This is an optimization exercise on Yosys and OpenROAD, whose aim is small area, not a production implementation. In this exercise RTL edits were held to simulation tests only and were not proved equivalent to the original. The flow treats the clock pin as an ideal source, which a real chip does not have. Power figures rest on the tool's default switching activity, not on a simulated workload.

==> flow/design.v <==
package matrix_pkg;
    typedef logic [1:0]         slot_t;   
    typedef logic [2:0]         dim_t;    
    typedef logic signed [15:0] elem_t;   
    typedef logic [7:0]         byte_t;   
    typedef struct packed {
        logic [12:0] rsvd;
        dim_t        dim;
    } dim_word_t;
    typedef union packed {
        elem_t     elem;   
        dim_word_t dw;     
    } num_word_u;
    localparam byte_t CHAR_MINUS = 8'h2D;
    localparam byte_t CHAR_SPACE = 8'h20;
    localparam byte_t CHAR_ZERO  = 8'h30;
    localparam int MAX_DIGITS = 5;   
endpackage
`timescale 1ns/1ns
module matrix_calc_top #(
    parameter int CLK_FREQ  = 100_000_000,
    parameter int BAUD_RATE = 6_250_000      
) (
    input  logic              clk,
    input  logic              rst_n,
    input  logic              rxd,
    input  logic              btn_load,
    input  logic              btn_print,
    input  matrix_pkg::slot_t slot_sel,
    output logic              txd,
    output logic              busy
);
    logic       rx_act;
    logic [7:0] rx_cnt;    
    logic [6:0] rx_sh;
    logic       rx_smp;
    logic       rx_ev;
    logic [7:0] rx_byte;
    assign rx_smp  = rx_act && (rx_cnt[3:0] == 4'd7);
    assign rx_ev   = rx_smp && (rx_cnt[7:4] == 4'd8);
    assign rx_byte = {rxd, rx_sh};
    always_ff @(posedge clk or negedge rst_n) begin
        if (!rst_n) begin
            rx_act <= 1'b0;
            rx_cnt <= '0;
        end else if (!rx_act) begin
            rx_cnt <= '0;
            if (!rxd) rx_act <= 1'b1;             
        end else begin
            rx_cnt <= rx_cnt + 1'b1;
            if (rx_smp && ((rx_cnt[7:4] == 4'd0 && rxd) ||   
                           rx_cnt[7:4] == 4'd9))             
                rx_act <= 1'b0;
        end
    end
    always_ff @(posedge clk) begin
        if (rx_smp && !rx_cnt[7]) rx_sh <= {rxd, rx_sh[6:1]};   
    end
    typedef enum logic [3:0] {
        S_IDLE, L_DIM, L_DIMW, L_DATA,
        P_DIMS, P_FETCH, P_SIGN, P_DIG, P_SPACE, P_FLUSH
    } state_t;
    state_t      st;
    logic [1:0]  slot;
    logic [2:0]  dm, dn;     
    logic [2:0]  r, c;       
    logic        bl_q, bp_q;
    logic        ld_act;
    assign ld_act = (st == L_DIM) || (st == L_DATA);
    assign busy   = (st != S_IDLE) && (st != P_DIMS);
    logic [15:0] acc;
    logic        p_neg;
    logic        p_have;
    logic        pend;
    logic        consume;
    logic        is_dig;
    logic        is_min;
    logic        mul;        
    logic [2:0]  aq;         
    logic [1:0]  cy;
    logic [3:0]  mi;         
    logic        a_i;
    logic        x_i;
    logic [2:0]  msum;
    assign is_dig = (rx_byte[7:4] == 4'h3) && (!rx_byte[3] || rx_byte[2:1] == 2'b00);
    assign is_min = (rx_byte == 8'h2D);
    assign mi   = {rx_cnt[4], rx_cnt[2:0]};
    assign a_i  = p_have && acc[0];                  
    assign x_i  = ((mi[3:2] == 2'b00) && rx_sh[mi[1:0]]) ^ p_neg;
    assign msum = {2'b00, aq[0]} + {2'b00, aq[2]} + {2'b00, x_i} + {1'b0, cy};
    always_ff @(posedge clk or negedge rst_n) begin
        if (!rst_n) begin
            p_neg  <= 1'b0;
            p_have <= 1'b0;
            pend   <= 1'b0;
            mul    <= 1'b0;
        end else if (mul) begin
            if (mi == 4'd15) begin
                mul    <= 1'b0;
                p_have <= 1'b1;
            end
        end else if (rx_ev) begin
            if (is_dig) begin
                mul <= 1'b1;
            end else if (is_min && !p_have) begin
                p_neg <= 1'b1;
            end else begin
                p_neg  <= 1'b0;
                p_have <= 1'b0;
                pend   <= p_have && ld_act;
            end
        end else if (consume) begin
            pend <= 1'b0;
        end
    end
    always_ff @(posedge clk) begin
        if (mul) begin
            acc <= {msum[0], acc[15:1]};
            aq  <= {aq[1:0], a_i};
            cy  <= msum[2:1];
        end else begin
            aq  <= '0;
            cy  <= {1'b0, p_neg};
        end
    end
    logic [2:0]  pr, pc;     
    logic [1:0]  dph;        
    logic        match;
    logic        dmatch;
    logic        we;         
    logic        dwe;        
    assign match  = (pr == r) && (pc == c);
    assign dmatch = (dph == slot);
    always_ff @(posedge clk or negedge rst_n) begin
        if (!rst_n) begin
            pr  <= '0;
            pc  <= '0;
            dph <= '0;
        end else begin
            dph <= dph + 1'b1;
            if (pc == 3'd6) begin
                pc <= '0;
                pr <= (pr == 3'd6) ? 3'd0 : pr + 1'b1;
            end else begin
                pc <= pc + 1'b1;
            end
        end
    end
    localparam int NE = 49;
    localparam int RW = NE * 16;
    logic [RW-1:0] ring0, ring1, ring2, ring3;
    logic [15:0]   rd;
    always_ff @(posedge clk) begin
        ring0 <= {ring0[RW-17:0], (we && slot == 2'd0) ? acc : ring0[RW-1 -: 16]};
        ring1 <= {ring1[RW-17:0], (we && slot == 2'd1) ? acc : ring1[RW-1 -: 16]};
        ring2 <= {ring2[RW-17:0], (we && slot == 2'd2) ? acc : ring2[RW-1 -: 16]};
        ring3 <= {ring3[RW-17:0], (we && slot == 2'd3) ? acc : ring3[RW-1 -: 16]};
    end
    always_comb begin
        case (slot)
            2'd0:    rd = ring0[RW-1 -: 16];
            2'd1:    rd = ring1[RW-1 -: 16];
            2'd2:    rd = ring2[RW-1 -: 16];
            default: rd = ring3[RW-1 -: 16];
        endcase
    end
    logic [11:0] dmr;    
    logic [11:0] dnr;    
    always_ff @(posedge clk or negedge rst_n) begin
        if (!rst_n) dmr <= '0;
        else        dmr <= {dmr[8:0], dwe ? dm : dmr[11:9]};
    end
    always_ff @(posedge clk) begin
        dnr <= {dnr[8:0], dwe ? dn : dnr[11:9]};
    end
    localparam logic [1:0] T_DIG = 2'd0, T_MIN = 2'd1, T_SPC = 2'd2, T_NONE = 2'd3;
    logic [7:0] tx_cnt;      
    logic [1:0] ttype;
    logic [3:0] d;
    logic       tx_act;
    logic       send;
    logic [7:0] ch;
    logic [3:0] tb;
    assign tx_act = !(tx_cnt[7] && tx_cnt[5]);
    assign tb     = tx_cnt[7:4];
    always_comb begin
        case (ttype)
            T_DIG:   ch = {4'h3, d};
            T_MIN:   ch = 8'h2D;
            default: ch = 8'h20;
        endcase
    end
    always_comb begin
        if (!tx_act || tb == 4'd9) txd = 1'b1;
        else if (tb == 4'd0)       txd = 1'b0;
        else                       txd = ch[3'(tb - 4'd1)];
    end
    always_ff @(posedge clk or negedge rst_n) begin
        if (!rst_n)      tx_cnt <= 8'hA0;
        else if (send)   tx_cnt <= '0;
        else if (tx_act) tx_cnt <= tx_cnt + 1'b1;
    end
    logic [14:0] W;
    logic        e;
    logic [2:0]  p;
    logic        started;
    logic [13:0] K;
    logic [15:0] T;
    logic        take;
    logic [3:0]  dcur;
    logic        step;
    always_comb begin
        case (p)
            3'd4:    K = 14'd10000 - 14'(e);
            3'd3:    K = 14'd1000 - 14'(e);
            3'd2:    K = 14'd100 - 14'(e);
            default: K = 14'd10 - 14'(e);
        endcase
    end
    assign T    = {1'b0, W} - {2'b0, K};
    assign take = !T[15];
    assign dcur = (ttype == T_DIG) ? 4'd0 : d;       
    assign step = !tx_act || (ttype != T_DIG);
    logic last_c, last_r;
    assign last_c = (c == dn - 1'b1);
    assign last_r = (r == dm - 1'b1);
    always_comb begin
        we      = (st == L_DATA) && pend && match;
        dwe     = (st == L_DIMW) && dmatch;
        consume = 1'b0;
        send    = 1'b0;
        case (st)
            L_DIM:  consume = pend;
            L_DATA: consume = we;
            P_SIGN, P_SPACE: send = !tx_act;
            P_DIG: if (!tx_act) begin
                if (p == 3'd0) send = 1'b1;
                else if (!take && (dcur != 4'd0 || started)) send = 1'b1;
            end
            default: ;
        endcase
    end
    state_t st_n;
    logic [1:0] slot_n, ttype_n;
    logic [2:0] dm_n, dn_n, r_n, c_n, p_n;
    logic [3:0] d_n;
    logic [14:0] W_n;
    logic e_n, started_n;
    always_comb begin
        st_n = st;
        slot_n = slot;
        dm_n = dm;
        dn_n = dn;
        r_n = r;
        c_n = c;
        ttype_n = ttype;
        d_n = d;
        W_n = W;
        e_n = e;
        p_n = p;
        started_n = started;
        case (st)
            S_IDLE: begin
                if (btn_load && !bl_q) begin
                    slot_n = slot_sel;
                    dm_n   = '0;
                    st_n   = L_DIM;
                end else if (btn_print && !bp_q) begin
                    slot_n = slot_sel;
                    st_n   = P_DIMS;
                end
            end
            L_DIM: if (pend && acc[2:0] != 3'd0) begin
                if (dm == 3'd0) begin
                    dm_n = acc[2:0];
                end else begin
                    dn_n = acc[2:0];
                    st_n = L_DIMW;
                end
            end
            L_DIMW: if (dmatch) begin
                r_n  = '0;
                c_n  = '0;
                st_n = L_DATA;
            end
            L_DATA: if (we) begin
                if (last_c) begin
                    c_n = '0;
                    if (last_r) st_n = S_IDLE;
                    else r_n = r + 1'b1;
                end else begin
                    c_n = c + 1'b1;
                end
            end
            P_DIMS: if (dmatch) begin
                dm_n = dmr[11:9];
                dn_n = dnr[11:9];
                r_n  = '0;
                c_n  = '0;
                st_n = (dmr[11:9] == 3'd0) ? P_FLUSH : P_FETCH;
            end
            P_FETCH: if (match) begin
                W_n       = rd[14:0] ^ {15{rd[15]}};
                e_n       = rd[15];
                p_n       = 3'd4;
                d_n       = '0;
                started_n = 1'b0;
                st_n      = rd[15] ? P_SIGN : P_DIG;
            end
            P_SIGN: if (!tx_act) begin
                ttype_n = T_MIN;
                st_n    = P_DIG;
            end
            P_DIG: if (step) begin
                if (!tx_act) ttype_n = T_NONE;
                if (p == 3'd0) begin
                    if (!tx_act) begin
                        d_n     = W[3:0] + 4'(e);
                        ttype_n = T_DIG;
                        st_n    = P_SPACE;
                    end
                end else if (take) begin
                    W_n = T[14:0];
                    e_n = 1'b0;
                    d_n = dcur + 1'b1;
                end else if (dcur != 4'd0 || started) begin
                    if (!tx_act) begin
                        d_n       = dcur;
                        ttype_n   = T_DIG;
                        started_n = 1'b1;
                        p_n       = p - 1'b1;
                    end
                end else begin
                    d_n = '0;
                    p_n = p - 1'b1;
                end
            end
            P_SPACE: if (!tx_act) begin
                ttype_n = T_SPC;
                st_n    = P_FETCH;
                if (last_c) begin
                    c_n = '0;
                    if (last_r) st_n = P_FLUSH;
                    else r_n = r + 1'b1;
                end else begin
                    c_n = c + 1'b1;
                end
            end
            P_FLUSH: if (!tx_act) st_n = S_IDLE;
            default: st_n = S_IDLE;
        endcase
    end
    always_ff @(posedge clk or negedge rst_n) begin
        if (!rst_n) begin
            st    <= S_IDLE;
            bl_q  <= 1'b0;
            bp_q  <= 1'b0;
            ttype <= T_NONE;
            d     <= '0;
        end else begin
            st    <= st_n;
            bl_q  <= btn_load;
            bp_q  <= btn_print;
            ttype <= ttype_n;
            d     <= d_n;
        end
    end
    always_ff @(posedge clk) begin
        slot    <= slot_n;
        dm      <= dm_n;
        dn      <= dn_n;
        r       <= r_n;
        c       <= c_n;
        W       <= W_n;
        e       <= e_n;
        p       <= p_n;
        started <= started_n;
    end
endmodule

DIRECTIONS FOR THIS TASK:
Whenever a line in the data holds "parameter", copy that line.

FINISHED TASK:
    parameter int CLK_FREQ  = 100_000_000,
    parameter int BAUD_RATE = 6_250_000      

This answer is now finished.